(Supplied material begins)

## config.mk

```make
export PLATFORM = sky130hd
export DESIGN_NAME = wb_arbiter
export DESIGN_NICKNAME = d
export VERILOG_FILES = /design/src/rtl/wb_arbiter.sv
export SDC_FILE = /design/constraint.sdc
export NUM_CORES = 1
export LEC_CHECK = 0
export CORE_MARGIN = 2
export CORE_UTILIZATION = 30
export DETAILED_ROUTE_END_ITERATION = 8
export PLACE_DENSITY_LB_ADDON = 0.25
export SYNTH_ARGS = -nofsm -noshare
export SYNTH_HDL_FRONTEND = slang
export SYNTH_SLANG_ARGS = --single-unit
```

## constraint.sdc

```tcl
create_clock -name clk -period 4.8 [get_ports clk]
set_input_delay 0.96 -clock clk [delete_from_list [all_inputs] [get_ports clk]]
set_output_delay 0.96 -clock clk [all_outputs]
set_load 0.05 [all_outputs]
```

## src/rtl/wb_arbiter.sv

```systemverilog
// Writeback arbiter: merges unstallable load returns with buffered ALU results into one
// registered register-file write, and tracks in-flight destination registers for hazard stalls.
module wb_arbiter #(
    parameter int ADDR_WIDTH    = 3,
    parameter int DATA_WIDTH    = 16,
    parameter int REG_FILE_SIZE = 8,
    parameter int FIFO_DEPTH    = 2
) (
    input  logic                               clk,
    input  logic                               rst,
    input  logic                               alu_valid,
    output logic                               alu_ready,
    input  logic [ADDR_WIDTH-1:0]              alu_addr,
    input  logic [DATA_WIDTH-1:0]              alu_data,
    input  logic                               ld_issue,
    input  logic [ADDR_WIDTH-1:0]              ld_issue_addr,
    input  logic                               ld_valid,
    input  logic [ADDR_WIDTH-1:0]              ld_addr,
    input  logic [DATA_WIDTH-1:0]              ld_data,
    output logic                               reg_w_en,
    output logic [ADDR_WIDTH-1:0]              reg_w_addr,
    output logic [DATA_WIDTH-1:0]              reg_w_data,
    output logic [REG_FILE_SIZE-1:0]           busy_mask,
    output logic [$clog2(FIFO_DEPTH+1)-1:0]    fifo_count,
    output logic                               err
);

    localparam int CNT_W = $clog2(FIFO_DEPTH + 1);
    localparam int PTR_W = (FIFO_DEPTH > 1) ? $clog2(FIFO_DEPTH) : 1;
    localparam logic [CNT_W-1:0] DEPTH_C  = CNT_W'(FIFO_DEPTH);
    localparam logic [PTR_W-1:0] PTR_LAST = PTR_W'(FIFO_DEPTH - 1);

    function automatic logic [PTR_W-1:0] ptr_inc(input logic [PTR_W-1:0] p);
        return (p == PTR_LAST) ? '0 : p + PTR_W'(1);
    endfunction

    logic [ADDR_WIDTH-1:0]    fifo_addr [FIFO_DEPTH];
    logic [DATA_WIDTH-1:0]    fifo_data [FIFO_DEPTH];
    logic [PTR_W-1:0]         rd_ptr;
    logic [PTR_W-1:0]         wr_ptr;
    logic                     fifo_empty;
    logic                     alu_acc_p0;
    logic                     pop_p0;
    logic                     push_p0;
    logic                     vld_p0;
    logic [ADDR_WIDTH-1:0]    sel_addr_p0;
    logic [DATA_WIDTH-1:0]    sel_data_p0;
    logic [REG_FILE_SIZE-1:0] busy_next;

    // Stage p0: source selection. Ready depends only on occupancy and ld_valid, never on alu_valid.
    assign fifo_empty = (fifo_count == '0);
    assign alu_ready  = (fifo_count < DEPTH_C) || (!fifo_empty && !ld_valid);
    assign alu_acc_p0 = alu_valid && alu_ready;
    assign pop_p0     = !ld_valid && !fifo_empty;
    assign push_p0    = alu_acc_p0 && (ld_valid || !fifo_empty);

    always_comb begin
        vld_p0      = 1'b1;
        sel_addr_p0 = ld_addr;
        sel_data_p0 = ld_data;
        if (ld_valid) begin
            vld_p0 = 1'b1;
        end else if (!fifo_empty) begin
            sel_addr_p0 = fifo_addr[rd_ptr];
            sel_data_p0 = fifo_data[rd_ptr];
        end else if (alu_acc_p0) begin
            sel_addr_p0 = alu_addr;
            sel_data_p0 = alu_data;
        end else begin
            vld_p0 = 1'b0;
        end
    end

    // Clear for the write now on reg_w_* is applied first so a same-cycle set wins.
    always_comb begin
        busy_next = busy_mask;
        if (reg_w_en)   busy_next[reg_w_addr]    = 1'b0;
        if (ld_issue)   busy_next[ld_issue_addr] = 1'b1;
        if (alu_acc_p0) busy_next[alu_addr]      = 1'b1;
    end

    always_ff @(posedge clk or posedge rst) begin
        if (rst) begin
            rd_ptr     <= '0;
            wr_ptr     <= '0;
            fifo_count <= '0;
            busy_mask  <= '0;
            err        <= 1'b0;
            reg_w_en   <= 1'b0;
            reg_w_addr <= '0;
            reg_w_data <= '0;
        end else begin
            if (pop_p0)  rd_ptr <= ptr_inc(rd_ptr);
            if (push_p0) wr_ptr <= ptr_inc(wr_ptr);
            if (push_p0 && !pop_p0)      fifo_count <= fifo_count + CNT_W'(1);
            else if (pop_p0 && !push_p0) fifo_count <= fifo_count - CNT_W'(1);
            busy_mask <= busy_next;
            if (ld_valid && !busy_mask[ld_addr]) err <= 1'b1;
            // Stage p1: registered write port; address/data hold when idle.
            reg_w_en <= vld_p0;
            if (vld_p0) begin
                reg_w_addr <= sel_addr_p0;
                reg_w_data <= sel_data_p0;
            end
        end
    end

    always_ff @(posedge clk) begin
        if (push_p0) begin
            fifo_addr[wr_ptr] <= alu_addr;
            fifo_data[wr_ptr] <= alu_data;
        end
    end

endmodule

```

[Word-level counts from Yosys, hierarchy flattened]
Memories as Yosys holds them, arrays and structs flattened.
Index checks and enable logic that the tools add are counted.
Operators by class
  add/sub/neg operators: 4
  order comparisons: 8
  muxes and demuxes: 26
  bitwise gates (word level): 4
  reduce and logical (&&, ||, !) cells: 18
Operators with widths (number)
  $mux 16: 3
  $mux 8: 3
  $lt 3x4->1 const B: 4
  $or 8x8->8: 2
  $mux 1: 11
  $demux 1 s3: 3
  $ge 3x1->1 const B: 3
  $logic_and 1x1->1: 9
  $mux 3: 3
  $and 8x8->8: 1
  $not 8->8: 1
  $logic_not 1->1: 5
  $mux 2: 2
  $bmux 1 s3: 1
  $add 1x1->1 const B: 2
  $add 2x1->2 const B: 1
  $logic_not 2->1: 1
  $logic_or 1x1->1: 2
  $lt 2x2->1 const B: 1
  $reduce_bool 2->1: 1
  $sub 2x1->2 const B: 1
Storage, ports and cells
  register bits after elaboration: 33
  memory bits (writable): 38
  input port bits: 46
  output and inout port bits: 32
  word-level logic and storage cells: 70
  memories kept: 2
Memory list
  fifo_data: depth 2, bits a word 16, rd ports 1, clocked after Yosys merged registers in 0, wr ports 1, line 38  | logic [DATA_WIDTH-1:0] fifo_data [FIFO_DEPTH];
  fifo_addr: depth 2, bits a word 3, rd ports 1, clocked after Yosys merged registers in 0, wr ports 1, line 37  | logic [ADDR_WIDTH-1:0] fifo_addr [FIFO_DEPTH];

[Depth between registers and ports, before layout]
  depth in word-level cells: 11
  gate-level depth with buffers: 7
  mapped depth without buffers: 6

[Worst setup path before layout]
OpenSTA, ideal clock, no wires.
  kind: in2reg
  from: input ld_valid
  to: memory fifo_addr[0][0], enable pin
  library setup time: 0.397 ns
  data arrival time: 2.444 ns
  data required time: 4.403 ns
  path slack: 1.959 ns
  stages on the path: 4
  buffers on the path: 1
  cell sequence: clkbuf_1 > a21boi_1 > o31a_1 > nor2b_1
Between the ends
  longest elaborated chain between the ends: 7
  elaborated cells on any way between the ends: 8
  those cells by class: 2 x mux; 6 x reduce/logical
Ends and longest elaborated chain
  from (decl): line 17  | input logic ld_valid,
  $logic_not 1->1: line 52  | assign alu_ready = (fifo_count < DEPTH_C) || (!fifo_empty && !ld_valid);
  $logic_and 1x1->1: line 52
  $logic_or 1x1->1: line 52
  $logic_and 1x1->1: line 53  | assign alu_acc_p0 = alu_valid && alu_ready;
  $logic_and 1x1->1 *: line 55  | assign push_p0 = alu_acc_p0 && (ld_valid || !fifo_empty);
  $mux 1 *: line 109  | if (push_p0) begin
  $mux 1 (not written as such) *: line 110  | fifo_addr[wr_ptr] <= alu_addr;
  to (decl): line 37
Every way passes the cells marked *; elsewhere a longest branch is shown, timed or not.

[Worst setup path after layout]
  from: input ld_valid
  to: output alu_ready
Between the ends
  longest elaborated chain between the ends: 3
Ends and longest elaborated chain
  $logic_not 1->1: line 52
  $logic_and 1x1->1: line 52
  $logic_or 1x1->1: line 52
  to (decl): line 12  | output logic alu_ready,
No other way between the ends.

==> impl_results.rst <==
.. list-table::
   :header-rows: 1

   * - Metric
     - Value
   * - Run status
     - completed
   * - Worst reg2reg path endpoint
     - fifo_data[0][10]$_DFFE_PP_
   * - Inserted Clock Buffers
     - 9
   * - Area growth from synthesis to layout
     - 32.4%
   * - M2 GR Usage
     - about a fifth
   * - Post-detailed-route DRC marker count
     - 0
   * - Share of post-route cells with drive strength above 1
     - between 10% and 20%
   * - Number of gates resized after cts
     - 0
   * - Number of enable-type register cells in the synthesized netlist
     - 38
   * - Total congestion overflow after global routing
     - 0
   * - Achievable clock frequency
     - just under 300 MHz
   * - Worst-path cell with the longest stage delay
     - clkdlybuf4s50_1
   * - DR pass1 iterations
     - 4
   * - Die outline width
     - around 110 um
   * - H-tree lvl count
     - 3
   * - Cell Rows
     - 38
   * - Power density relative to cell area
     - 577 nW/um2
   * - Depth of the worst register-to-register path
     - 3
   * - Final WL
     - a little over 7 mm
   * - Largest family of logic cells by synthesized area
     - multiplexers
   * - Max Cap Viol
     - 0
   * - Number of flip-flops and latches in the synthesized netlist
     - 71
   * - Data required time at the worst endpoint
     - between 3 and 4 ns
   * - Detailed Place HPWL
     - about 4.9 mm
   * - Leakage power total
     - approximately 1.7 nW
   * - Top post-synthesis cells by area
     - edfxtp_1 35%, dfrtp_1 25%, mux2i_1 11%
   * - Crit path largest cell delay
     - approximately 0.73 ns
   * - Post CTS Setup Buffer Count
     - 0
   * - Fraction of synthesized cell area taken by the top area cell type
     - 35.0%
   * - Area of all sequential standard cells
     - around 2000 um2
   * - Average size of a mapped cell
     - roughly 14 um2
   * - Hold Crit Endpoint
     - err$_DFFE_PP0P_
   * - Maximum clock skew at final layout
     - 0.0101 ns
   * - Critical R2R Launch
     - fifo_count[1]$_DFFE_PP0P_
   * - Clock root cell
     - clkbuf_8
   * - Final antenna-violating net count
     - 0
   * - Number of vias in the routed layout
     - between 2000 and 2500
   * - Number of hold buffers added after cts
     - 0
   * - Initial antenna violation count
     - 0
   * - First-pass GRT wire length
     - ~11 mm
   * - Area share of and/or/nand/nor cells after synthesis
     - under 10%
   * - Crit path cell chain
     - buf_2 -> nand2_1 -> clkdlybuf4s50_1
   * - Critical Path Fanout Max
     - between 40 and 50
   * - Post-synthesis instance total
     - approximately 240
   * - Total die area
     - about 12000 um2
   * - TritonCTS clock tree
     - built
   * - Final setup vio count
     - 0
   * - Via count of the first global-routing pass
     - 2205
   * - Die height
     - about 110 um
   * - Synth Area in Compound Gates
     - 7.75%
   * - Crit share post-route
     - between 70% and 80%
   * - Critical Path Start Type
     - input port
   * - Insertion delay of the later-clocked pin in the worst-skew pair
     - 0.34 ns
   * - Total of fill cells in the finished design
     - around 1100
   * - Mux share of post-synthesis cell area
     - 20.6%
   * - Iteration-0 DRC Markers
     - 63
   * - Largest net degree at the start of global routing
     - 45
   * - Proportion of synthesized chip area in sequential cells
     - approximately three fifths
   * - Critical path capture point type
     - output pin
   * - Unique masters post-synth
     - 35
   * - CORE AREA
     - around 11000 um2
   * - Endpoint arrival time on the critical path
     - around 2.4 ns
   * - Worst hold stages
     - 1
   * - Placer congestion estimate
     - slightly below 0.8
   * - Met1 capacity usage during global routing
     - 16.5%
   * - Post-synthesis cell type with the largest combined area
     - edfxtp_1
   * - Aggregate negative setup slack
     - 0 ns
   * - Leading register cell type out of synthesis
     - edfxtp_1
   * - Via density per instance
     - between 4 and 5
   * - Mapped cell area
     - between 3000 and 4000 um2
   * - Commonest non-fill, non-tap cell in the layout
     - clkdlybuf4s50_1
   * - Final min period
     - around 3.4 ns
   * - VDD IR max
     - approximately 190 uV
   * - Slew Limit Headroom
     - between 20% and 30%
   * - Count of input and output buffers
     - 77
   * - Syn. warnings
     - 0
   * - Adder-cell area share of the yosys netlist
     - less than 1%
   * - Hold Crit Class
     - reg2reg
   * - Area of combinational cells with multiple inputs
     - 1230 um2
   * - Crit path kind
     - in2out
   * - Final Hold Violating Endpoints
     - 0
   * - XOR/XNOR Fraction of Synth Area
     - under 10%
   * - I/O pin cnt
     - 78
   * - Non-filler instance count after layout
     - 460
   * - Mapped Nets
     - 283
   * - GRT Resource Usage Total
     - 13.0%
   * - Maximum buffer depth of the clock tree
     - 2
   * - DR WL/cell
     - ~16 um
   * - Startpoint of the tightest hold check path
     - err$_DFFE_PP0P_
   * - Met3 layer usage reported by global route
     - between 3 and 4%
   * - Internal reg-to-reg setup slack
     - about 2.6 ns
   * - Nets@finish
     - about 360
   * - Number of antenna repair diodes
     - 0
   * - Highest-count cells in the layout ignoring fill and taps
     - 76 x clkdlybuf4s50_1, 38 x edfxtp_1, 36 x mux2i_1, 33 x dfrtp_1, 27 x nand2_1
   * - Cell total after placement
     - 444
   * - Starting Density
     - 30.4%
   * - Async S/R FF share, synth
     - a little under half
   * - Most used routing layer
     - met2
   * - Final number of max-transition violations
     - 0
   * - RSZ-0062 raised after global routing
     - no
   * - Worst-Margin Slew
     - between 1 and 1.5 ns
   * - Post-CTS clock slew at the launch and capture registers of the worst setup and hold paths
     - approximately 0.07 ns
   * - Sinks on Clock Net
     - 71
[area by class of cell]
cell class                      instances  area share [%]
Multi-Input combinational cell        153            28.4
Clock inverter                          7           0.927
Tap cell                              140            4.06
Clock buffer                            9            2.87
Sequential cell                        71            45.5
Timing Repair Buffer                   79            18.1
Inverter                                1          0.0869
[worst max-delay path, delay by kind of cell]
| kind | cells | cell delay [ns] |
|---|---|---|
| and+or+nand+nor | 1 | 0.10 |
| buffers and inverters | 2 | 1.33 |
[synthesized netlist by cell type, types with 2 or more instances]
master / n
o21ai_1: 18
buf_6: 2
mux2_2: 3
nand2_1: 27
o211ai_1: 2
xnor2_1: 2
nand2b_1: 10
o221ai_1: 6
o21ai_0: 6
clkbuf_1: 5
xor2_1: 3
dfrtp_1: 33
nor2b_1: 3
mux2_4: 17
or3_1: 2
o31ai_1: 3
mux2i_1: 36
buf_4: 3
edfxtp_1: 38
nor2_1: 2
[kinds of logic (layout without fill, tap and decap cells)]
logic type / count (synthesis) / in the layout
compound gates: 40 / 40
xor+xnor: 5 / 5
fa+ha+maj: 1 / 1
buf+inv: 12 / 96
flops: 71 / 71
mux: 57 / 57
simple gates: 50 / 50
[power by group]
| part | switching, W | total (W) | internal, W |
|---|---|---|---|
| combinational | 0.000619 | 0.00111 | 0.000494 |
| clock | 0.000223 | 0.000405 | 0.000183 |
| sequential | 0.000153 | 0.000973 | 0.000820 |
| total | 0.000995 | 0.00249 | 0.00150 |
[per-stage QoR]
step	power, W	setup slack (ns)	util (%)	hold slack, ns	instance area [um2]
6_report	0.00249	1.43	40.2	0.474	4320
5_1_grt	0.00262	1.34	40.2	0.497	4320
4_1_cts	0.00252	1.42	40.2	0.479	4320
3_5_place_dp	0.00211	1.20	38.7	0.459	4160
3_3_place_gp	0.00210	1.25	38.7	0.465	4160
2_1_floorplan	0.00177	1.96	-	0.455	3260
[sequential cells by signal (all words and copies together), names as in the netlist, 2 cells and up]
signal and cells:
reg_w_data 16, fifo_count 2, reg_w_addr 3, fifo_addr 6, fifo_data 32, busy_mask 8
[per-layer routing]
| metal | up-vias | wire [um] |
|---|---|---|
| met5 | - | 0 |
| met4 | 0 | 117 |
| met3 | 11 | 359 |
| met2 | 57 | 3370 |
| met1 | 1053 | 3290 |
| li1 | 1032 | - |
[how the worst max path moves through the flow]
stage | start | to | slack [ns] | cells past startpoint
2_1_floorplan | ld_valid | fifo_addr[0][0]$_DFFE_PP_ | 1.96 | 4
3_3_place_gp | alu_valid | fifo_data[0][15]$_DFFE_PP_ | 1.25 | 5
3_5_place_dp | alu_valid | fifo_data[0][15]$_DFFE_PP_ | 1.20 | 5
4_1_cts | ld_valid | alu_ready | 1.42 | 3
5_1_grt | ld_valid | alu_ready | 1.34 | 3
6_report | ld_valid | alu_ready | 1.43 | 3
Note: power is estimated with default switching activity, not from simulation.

(Supplied material ends)
(Supplied material begins)

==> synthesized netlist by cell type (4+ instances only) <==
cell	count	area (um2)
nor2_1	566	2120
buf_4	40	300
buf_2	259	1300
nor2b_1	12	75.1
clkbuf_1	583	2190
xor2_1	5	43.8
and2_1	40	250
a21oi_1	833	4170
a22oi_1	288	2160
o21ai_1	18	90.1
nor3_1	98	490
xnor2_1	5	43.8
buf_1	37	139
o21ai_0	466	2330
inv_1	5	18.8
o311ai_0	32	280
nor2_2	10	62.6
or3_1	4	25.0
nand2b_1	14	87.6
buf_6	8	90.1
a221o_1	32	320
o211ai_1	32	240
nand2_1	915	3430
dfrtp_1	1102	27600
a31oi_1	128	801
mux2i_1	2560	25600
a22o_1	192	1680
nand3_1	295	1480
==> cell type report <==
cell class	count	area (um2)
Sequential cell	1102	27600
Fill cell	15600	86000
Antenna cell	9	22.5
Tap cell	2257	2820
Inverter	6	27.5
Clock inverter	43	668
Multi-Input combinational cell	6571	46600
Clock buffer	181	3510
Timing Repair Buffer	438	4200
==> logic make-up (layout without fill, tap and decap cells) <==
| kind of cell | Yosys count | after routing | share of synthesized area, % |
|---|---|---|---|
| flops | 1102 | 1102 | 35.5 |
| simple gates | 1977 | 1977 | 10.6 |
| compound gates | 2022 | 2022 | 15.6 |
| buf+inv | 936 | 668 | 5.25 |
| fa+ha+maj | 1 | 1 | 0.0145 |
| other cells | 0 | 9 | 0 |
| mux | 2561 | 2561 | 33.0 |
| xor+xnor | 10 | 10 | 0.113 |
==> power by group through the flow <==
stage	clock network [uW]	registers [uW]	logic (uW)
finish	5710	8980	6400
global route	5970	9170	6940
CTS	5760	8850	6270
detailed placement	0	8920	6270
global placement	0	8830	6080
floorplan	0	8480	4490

(Supplied material ends)

Task item: Starting at the line that contains "cell type (4+" and stopping after the line that contains "cell type report", write out every line exactly as it appears above, and no other line.

Problem solution:
==> synthesized netlist by cell type (4+ instances only) <==
cell	count	area (um2)
nor2_1	566	2120
buf_4	40	300
buf_2	259	1300
nor2b_1	12	75.1
clkbuf_1	583	2190
xor2_1	5	43.8
and2_1	40	250
a21oi_1	833	4170
a22oi_1	288	2160
o21ai_1	18	90.1
nor3_1	98	490
xnor2_1	5	43.8
buf_1	37	139
o21ai_0	466	2330
inv_1	5	18.8
o311ai_0	32	280
nor2_2	10	62.6
or3_1	4	25.0
nand2b_1	14	87.6
buf_6	8	90.1
a221o_1	32	320
o211ai_1	32	240
nand2_1	915	3430
dfrtp_1	1102	27600
a31oi_1	128	801
mux2i_1	2560	25600
a22o_1	192	1680
nand3_1	295	1480
==> cell type report <==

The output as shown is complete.